By David L'Heureux
A look at Reggie Rivers' life quickly reveals how he got to where he is today.
Rivers was born at Wright Patterson Air Force base in Dayton, Ohio. Like many Air Force families, his was always on the move.
After just one year in Ohio, the family moved to England, then to Florida, and Greece before settling in San Antonio, Tex.
In high school, Rivers excelled at football, but it was writing that was his true passion.
"Most people probably think of me as a football player that became a writer, but it's really the other way around," said Rivers, whose first newspaper job was writing obituaries for the now-defunct San Antonio Light.
Rivers' success on the football field in high school earned him a full scholarship to Southwest Texas State University, where he majored in newspaper journalism.
"I always had dreams, but I never really thought I'd play in the pros," said Rivers. "I knew I would have to have something I could rely on outside of football, and I always knew that it was writing. I always wanted to be a reporter."
By the time Rivers graduated from college he had racked up 2,500 rushing yards, numerous academic awards, and he'd been named an All American four times.
Pro teams weren't exactly kicking down the doors, but a Broncos' scout saw him and told him he might have what it takes to make it at the next level. So, in 1991, Rivers moved to Denver and tried out for the Broncos.
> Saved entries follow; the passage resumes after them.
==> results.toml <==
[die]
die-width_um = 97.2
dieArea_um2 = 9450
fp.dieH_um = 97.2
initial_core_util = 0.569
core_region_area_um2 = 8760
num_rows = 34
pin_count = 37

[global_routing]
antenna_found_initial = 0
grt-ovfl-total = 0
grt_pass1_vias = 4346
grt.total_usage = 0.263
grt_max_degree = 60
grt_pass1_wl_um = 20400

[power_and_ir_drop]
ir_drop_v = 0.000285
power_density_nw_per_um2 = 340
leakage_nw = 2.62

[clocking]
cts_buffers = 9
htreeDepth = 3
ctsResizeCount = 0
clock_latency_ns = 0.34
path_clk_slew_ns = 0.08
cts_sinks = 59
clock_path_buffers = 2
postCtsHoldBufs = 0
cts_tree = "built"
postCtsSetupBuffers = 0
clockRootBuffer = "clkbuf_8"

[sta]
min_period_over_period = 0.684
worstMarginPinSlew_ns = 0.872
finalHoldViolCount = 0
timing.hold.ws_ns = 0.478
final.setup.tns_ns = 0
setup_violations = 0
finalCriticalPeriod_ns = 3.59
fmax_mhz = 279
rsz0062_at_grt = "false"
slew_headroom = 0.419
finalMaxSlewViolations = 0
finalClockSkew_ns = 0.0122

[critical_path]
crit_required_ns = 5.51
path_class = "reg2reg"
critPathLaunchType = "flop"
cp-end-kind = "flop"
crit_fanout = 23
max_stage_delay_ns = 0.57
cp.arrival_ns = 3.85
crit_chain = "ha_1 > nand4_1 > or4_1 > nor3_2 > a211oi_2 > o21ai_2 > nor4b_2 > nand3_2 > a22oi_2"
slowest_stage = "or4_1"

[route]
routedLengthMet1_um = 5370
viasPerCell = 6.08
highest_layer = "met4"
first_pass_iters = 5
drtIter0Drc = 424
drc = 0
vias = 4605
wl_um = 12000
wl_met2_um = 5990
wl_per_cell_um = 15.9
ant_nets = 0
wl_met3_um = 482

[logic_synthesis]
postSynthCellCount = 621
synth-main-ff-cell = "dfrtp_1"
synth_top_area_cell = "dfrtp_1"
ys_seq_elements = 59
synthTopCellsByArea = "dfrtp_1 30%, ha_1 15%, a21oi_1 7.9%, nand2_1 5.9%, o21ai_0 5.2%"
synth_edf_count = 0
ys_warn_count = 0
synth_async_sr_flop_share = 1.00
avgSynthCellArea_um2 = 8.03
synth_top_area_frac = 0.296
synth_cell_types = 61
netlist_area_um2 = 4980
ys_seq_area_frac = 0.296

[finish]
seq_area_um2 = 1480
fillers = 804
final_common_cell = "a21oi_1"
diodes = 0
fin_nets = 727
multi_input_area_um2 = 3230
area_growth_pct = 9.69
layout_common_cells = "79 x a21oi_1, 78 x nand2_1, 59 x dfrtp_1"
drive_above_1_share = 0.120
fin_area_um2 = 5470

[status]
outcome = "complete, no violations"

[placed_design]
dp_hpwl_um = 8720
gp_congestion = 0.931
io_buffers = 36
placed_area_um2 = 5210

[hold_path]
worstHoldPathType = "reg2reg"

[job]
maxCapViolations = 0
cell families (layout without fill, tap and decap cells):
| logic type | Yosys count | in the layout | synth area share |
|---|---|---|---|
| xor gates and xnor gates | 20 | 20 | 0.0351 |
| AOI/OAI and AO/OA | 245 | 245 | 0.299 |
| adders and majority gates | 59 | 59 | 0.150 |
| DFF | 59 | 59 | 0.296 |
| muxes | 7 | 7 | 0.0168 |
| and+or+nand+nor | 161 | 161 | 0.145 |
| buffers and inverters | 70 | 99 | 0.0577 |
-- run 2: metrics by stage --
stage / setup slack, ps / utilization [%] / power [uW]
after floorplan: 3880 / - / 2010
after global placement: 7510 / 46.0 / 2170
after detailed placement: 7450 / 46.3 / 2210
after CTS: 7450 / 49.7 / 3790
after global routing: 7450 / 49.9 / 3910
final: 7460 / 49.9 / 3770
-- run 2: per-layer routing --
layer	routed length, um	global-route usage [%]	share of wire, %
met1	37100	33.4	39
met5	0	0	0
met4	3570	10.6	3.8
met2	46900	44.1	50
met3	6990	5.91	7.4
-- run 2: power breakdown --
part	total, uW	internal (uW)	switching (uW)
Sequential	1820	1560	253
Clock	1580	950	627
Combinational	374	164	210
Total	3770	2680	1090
**config.mk**
```make
export PLATFORM = sky130hd
export DESIGN_NAME = request_conditioner
export DESIGN_NICKNAME = d
export VERILOG_FILES = /design/src/rtl/request_conditioner_pkg.sv /design/src/rtl/request_conditioner_debouncer.sv /design/src/rtl/request_conditioner.sv
export SDC_FILE = /design/constraint.sdc
export NUM_CORES = 1
export LEC_CHECK = 0
export BUFFER_PORTS_ARGS = -buffer_cell sky130_fd_sc_hd__clkbuf_2
export CORE_UTILIZATION = 35
export DETAILED_ROUTE_END_ITERATION = 8
export GPL_ROUTABILITY_DRIVEN = 0
export HOLD_SLACK_MARGIN = 0.1
export MAX_ROUTING_LAYER = met4
export SLEW_MARGIN = 20
export SYNTH_ARGS = -nofsm -noshare
export SYNTH_HDL_FRONTEND = slang
export SYNTH_SLANG_ARGS = --single-unit
```
**constraint.sdc**
```tcl
create_clock -name clk -period 1.89 [get_ports clk]
set_clock_uncertainty 0.15 [all_clocks]
set_input_delay 0.2835 -clock clk [delete_from_list [all_inputs] [get_ports clk]]
set_output_delay 0.2835 -clock clk [all_outputs]
set_load 0.1 [all_outputs]
```
[src/rtl/lsu_arbiter.sv]
// Two-master round-robin arbiter and sequencer in front of the single-port LSU.
// Each access is one registered ACCESS cycle, followed by one RESP cycle that carries the ack.
module lsu_arbiter #(
  parameter int ADDR_W    = 32,
  parameter int DATA_W    = 32,
  parameter int MAX_BURST = 4
) (
  input  logic              i_clk,
  input  logic              i_rst,
  input  logic              i_m0_req,
  input  logic              i_m0_we,
  input  logic              i_m0_lock,
  input  logic [ADDR_W-1:0] i_m0_addr,
  input  logic [DATA_W-1:0] i_m0_wdata,
  input  logic [2:0]        i_m0_funct3,
  output logic              o_m0_gnt,
  output logic              o_m0_ack,
  output logic [DATA_W-1:0] o_m0_rdata,
  input  logic              i_m1_req,
  input  logic              i_m1_we,
  input  logic              i_m1_lock,
  input  logic [ADDR_W-1:0] i_m1_addr,
  input  logic [DATA_W-1:0] i_m1_wdata,
  input  logic [2:0]        i_m1_funct3,
  output logic              o_m1_gnt,
  output logic              o_m1_ack,
  output logic [DATA_W-1:0] o_m1_rdata,
  output logic [ADDR_W-1:0] o_lsu_addr,
  output logic [DATA_W-1:0] o_lsu_st_data,
  output logic              o_lsu_wren,
  output logic [2:0]        o_lsu_funct3,
  input  logic [DATA_W-1:0] i_lsu_ld_data,
  output logic              o_busy,
  output logic              o_owner
);

  typedef enum logic [1:0] {S_IDLE, S_ACCESS, S_RESP} state_t;

  localparam int             BW         = (MAX_BURST > 1) ? $clog2(MAX_BURST) : 1;
  localparam logic [BW-1:0]  BURST_LAST = BW'(MAX_BURST - 1);
  localparam logic [2:0]     F3_WORD    = 3'b010;

  state_t            r_state;
  state_t            w_state_nxt;
  logic              r_owner;
  logic              r_ptr;
  logic [BW-1:0]     r_burst;
  logic [ADDR_W-1:0] r_cmd_addr;
  logic [DATA_W-1:0] r_cmd_wdata;
  logic              r_cmd_we;
  logic              r_cmd_lock;
  logic [2:0]        r_cmd_f3;
  logic [DATA_W-1:0] r_m0_rdata;
  logic [DATA_W-1:0] r_m1_rdata;

  logic w_any;
  logic w_keep;
  logic w_ptr;
  logic w_win;
  logic w_arb;

  // In RESP the pointer is resolved from the access just finished, so a locked
  // burst keeps priority only while its owner is still requesting.
  always_comb begin
    w_any  = i_m0_req | i_m1_req;
    w_keep = r_cmd_lock && (r_burst < BURST_LAST) && (r_owner ? i_m1_req : i_m0_req);
    w_ptr  = r_ptr;
    if (r_state == S_RESP) begin
      w_ptr = w_keep ? r_owner : ~r_owner;
    end
    w_win  = (i_m0_req && i_m1_req) ? w_ptr : i_m1_req;
    w_arb  = w_any && (r_state != S_ACCESS);
  end

  always_ff @(posedge i_clk) begin
    if (i_rst) begin
      r_state <= S_IDLE;
    end else begin
      r_state <= w_state_nxt;
    end
  end

  always_comb begin
    w_state_nxt   = r_state;
    o_m0_gnt      = 1'b0;
    o_m1_gnt      = 1'b0;
    o_m0_ack      = 1'b0;
    o_m1_ack      = 1'b0;
    o_lsu_addr    = '0;
    o_lsu_st_data = '0;
    o_lsu_wren    = 1'b0;
    o_lsu_funct3  = F3_WORD;
    case (r_state)
      S_IDLE: begin
        if (w_any) w_state_nxt = S_ACCESS;
      end
      S_ACCESS: begin
        w_state_nxt   = S_RESP;
        o_m0_gnt      = ~r_owner;
        o_m1_gnt      = r_owner;
        o_lsu_addr    = r_cmd_addr;
        o_lsu_st_data = r_cmd_wdata;
        o_lsu_wren    = r_cmd_we & ~i_rst;
        o_lsu_funct3  = r_cmd_f3;
      end
      S_RESP: begin
        w_state_nxt = w_any ? S_ACCESS : S_IDLE;
        o_m0_ack    = ~r_owner & ~i_rst;
        o_m1_ack    = r_owner & ~i_rst;
      end
      default: w_state_nxt = S_IDLE;
    endcase
  end

  always_ff @(posedge i_clk) begin
    if (i_rst) begin
      r_owner     <= 1'b0;
      r_ptr       <= 1'b0;
      r_burst     <= '0;
      r_cmd_addr  <= '0;
      r_cmd_wdata <= '0;
      r_cmd_we    <= 1'b0;
      r_cmd_lock  <= 1'b0;
      r_cmd_f3    <= F3_WORD;
      r_m0_rdata  <= '0;
      r_m1_rdata  <= '0;
    end else begin
      if (w_arb) begin
        r_owner     <= w_win;
        r_cmd_addr  <= w_win ? i_m1_addr   : i_m0_addr;
        r_cmd_wdata <= w_win ? i_m1_wdata  : i_m0_wdata;
        r_cmd_we    <= w_win ? i_m1_we     : i_m0_we;
        r_cmd_lock  <= w_win ? i_m1_lock   : i_m0_lock;
        r_cmd_f3    <= w_win ? i_m1_funct3 : i_m0_funct3;
      end
      if (r_state == S_RESP) begin
        r_ptr   <= w_ptr;
        r_burst <= w_keep ? r_burst + BW'(1) : '0;
      end
      if ((r_state == S_ACCESS) && !r_cmd_we) begin
        if (r_owner) r_m1_rdata <= i_lsu_ld_data;
        else         r_m0_rdata <= i_lsu_ld_data;
      end
    end
  end

  assign o_m0_rdata = r_m0_rdata;
  assign o_m1_rdata = r_m1_rdata;
  assign o_busy     = (r_state != S_IDLE);
  assign o_owner    = r_owner;

endmodule
$ cat src/rtl/exec_alu.sv
// exec_alu: execute-stage ALU with an iterative unsigned multiply/divide unit and HI/LO registers.
// Latency: combinational codes give result in the same cycle; MULTU/DIVU stall for WIDTH+1 cycles, and HI/LO update at the edge ending the last step.
// Backpressure: stall is high in the issue cycle and throughout BUSY, and drops in the retire (DONE) cycle.
// Ports: clk, reset (sync, active-high), en, alucontrol[3:0], a, b -> result, zero, stall, hi, lo.
module exec_alu #(
  parameter int WIDTH = 32
) (
  input  logic             clk,
  input  logic             reset,
  input  logic             en,
  input  logic [3:0]       alucontrol,
  input  logic [WIDTH-1:0] a,
  input  logic [WIDTH-1:0] b,
  output logic [WIDTH-1:0] result,
  output logic             zero,
  output logic             stall,
  output logic [WIDTH-1:0] hi,
  output logic [WIDTH-1:0] lo
);

  localparam int CW = (WIDTH > 1) ? $clog2(WIDTH) : 1;
  localparam logic [CW-1:0] LAST = CW'(WIDTH - 1);

  localparam logic [3:0] OP_AND   = 4'b0000;
  localparam logic [3:0] OP_OR    = 4'b0001;
  localparam logic [3:0] OP_ADD   = 4'b0010;
  localparam logic [3:0] OP_SUB   = 4'b1010;
  localparam logic [3:0] OP_SLT   = 4'b1011;
  localparam logic [3:0] OP_SRL   = 4'b0100;
  localparam logic [3:0] OP_MFHI  = 4'b1110;
  localparam logic [3:0] OP_MFLO  = 4'b1111;
  localparam logic [3:0] OP_MULTU = 4'b1100;
  localparam logic [3:0] OP_DIVU  = 4'b1101;

  typedef enum logic [1:0] {
    S_IDLE = 2'd0,
    S_BUSY = 2'd1,
    S_DONE = 2'd2
  } state_t;

  state_t           state_q, state_d;
  logic [CW-1:0]    count_q, count_d;
  logic             is_div_q, is_div_d;
  // opnd holds the multiplicand (MULTU) or the divisor (DIVU).
  logic [WIDTH-1:0] opnd_q, opnd_d;
  // acc_hi/acc_lo: partial product {upper, shifting multiplier} or {remainder, shifting quotient}.
  logic [WIDTH-1:0] acc_hi_q, acc_hi_d;
  logic [WIDTH-1:0] acc_lo_q, acc_lo_d;
  logic [WIDTH-1:0] hi_q, hi_d;
  logic [WIDTH-1:0] lo_q, lo_d;

  logic             issue;
  logic [WIDTH:0]   mul_sum;
  logic [WIDTH:0]   div_shift;
  logic [WIDTH-1:0] div_diff;
  logic             div_ge;
  logic [WIDTH-1:0] step_hi;
  logic [WIDTH-1:0] step_lo;

  assign issue = en && ((alucontrol == OP_MULTU) || (alucontrol == OP_DIVU));

  // One iteration of either algorithm, computed from the private registers.
  always_comb begin
    // Shift-add: add multiplicand when the multiplier LSB is set, then shift
    // the whole {carry, upper, lower} right by one.
    mul_sum   = {1'b0, acc_hi_q} + (acc_lo_q[0] ? {1'b0, opnd_q} : '0);
    // Restoring divide: shift the next dividend bit into the remainder and
    // subtract the divisor when it fits. Divisor 0 always fits, giving all-ones
    // quotient and the dividend as remainder.
    div_shift = {acc_hi_q, acc_lo_q[WIDTH-1]};
    div_ge    = (div_shift >= {1'b0, opnd_q});
    div_diff  = div_shift[WIDTH-1:0] - opnd_q;
    if (is_div_q) begin
      step_hi = div_ge ? div_diff : div_shift[WIDTH-1:0];
      step_lo = {acc_lo_q[WIDTH-2:0], div_ge};
    end else begin
      step_hi = mul_sum[WIDTH:1];
      step_lo = {mul_sum[0], acc_lo_q[WIDTH-1:1]};
    end
  end

  always_comb begin
    state_d  = state_q;
    count_d  = count_q;
    is_div_d = is_div_q;
    opnd_d   = opnd_q;
    acc_hi_d = acc_hi_q;
    acc_lo_d = acc_lo_q;
    hi_d     = hi_q;
    lo_d     = lo_q;
    stall    = 1'b0;
    case (state_q)
      S_IDLE: begin
        if (issue) begin
          stall    = 1'b1;
          state_d  = S_BUSY;
          count_d  = '0;
          is_div_d = (alucontrol == OP_DIVU);
          opnd_d   = (alucontrol == OP_DIVU) ? b : a;
          acc_hi_d = '0;
          acc_lo_d = (alucontrol == OP_DIVU) ? a : b;
        end
      end
      S_BUSY: begin
        stall    = 1'b1;
        acc_hi_d = step_hi;
        acc_lo_d = step_lo;
        count_d  = count_q + CW'(1);
        if (count_q == LAST) begin
          hi_d    = step_hi;
          lo_d    = step_lo;
          state_d = S_DONE;
        end
      end
      S_DONE: begin
        // en is deliberately ignored here so a held MULTU/DIVU does not reissue.
        state_d = S_IDLE;
      end
      default: state_d = S_IDLE;
    endcase
  end

  always_ff @(posedge clk) begin
    if (reset) begin
      state_q  <= S_IDLE;
      count_q  <= '0;
      is_div_q <= 1'b0;
      opnd_q   <= '0;
      acc_hi_q <= '0;
      acc_lo_q <= '0;
      hi_q     <= '0;
      lo_q     <= '0;
    end else begin
      state_q  <= state_d;
      count_q  <= count_d;
      is_div_q <= is_div_d;
      opnd_q   <= opnd_d;
      acc_hi_q <= acc_hi_d;
      acc_lo_q <= acc_lo_d;
      hi_q     <= hi_d;
      lo_q     <= lo_d;
    end
  end

  always_comb begin
    result = '0;
    case (alucontrol)
      OP_AND:  result = a & b;
      OP_OR:   result = a | b;
      OP_ADD:  result = a + b;
      OP_SUB:  result = a - b;
      OP_SLT:  result = {{(WIDTH-1){1'b0}}, ($signed(a) < $signed(b))};
      OP_SRL:  result = b >> a[4:0];
      OP_MFHI: result = hi_q;
      OP_MFLO: result = lo_q;
      default: result = '0;
    endcase
  end

  assign zero = (result == '0);
  assign hi   = hi_q;
  assign lo   = lo_q;

endmodule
He made the team, and played with the Broncos for six years as a running back and special teams star. "Every year I went back to training camp I would ask myself, what am I going to do if I don't make the team this year? And every year I would keep making the team. I was just happy to be in the same locker room as John Elway," he recalled.
During that time, Rivers continued to pursue his journalism career. The Rocky Mountain News approached him about doing a training camp diary where he would talk weekly with a reporter about what was going on at camp, and what the experience was like.
"Instead of waiting for the reporter, I just typed the article up myself, and they liked it," said Rivers. "From there, they just had me do it myself."
Rivers' writing career blossomed. He now writes a weekly column for the Denver Post, co-hosts Countdown to Kickoff on KCNC Channel 4 (CBS), writes for Pro Football Weekly, and works as an analyst for ABC's college football division.
What best defines Rivers' career as a football player may be the things he did off the field, not on it. He is the recipient of many civic awards and the benefactor of numerous charities.
"That's just the way it has always been for me," said Rivers, whose father was a Baptist minister. "I grew up in a church. If someone in the church needed help, you helped them. It's a way of life. As members of a community, we all owe something to each other."
Rivers says no one really makes it on their own. No matter what you achieve in life, there are always going to be people that help you out along the way, he said.
"To get to the NFL, and to go to college for free, and to have a career doing something I love, I feel like I owe it to people to pass that on to the next generation of kids," said Rivers.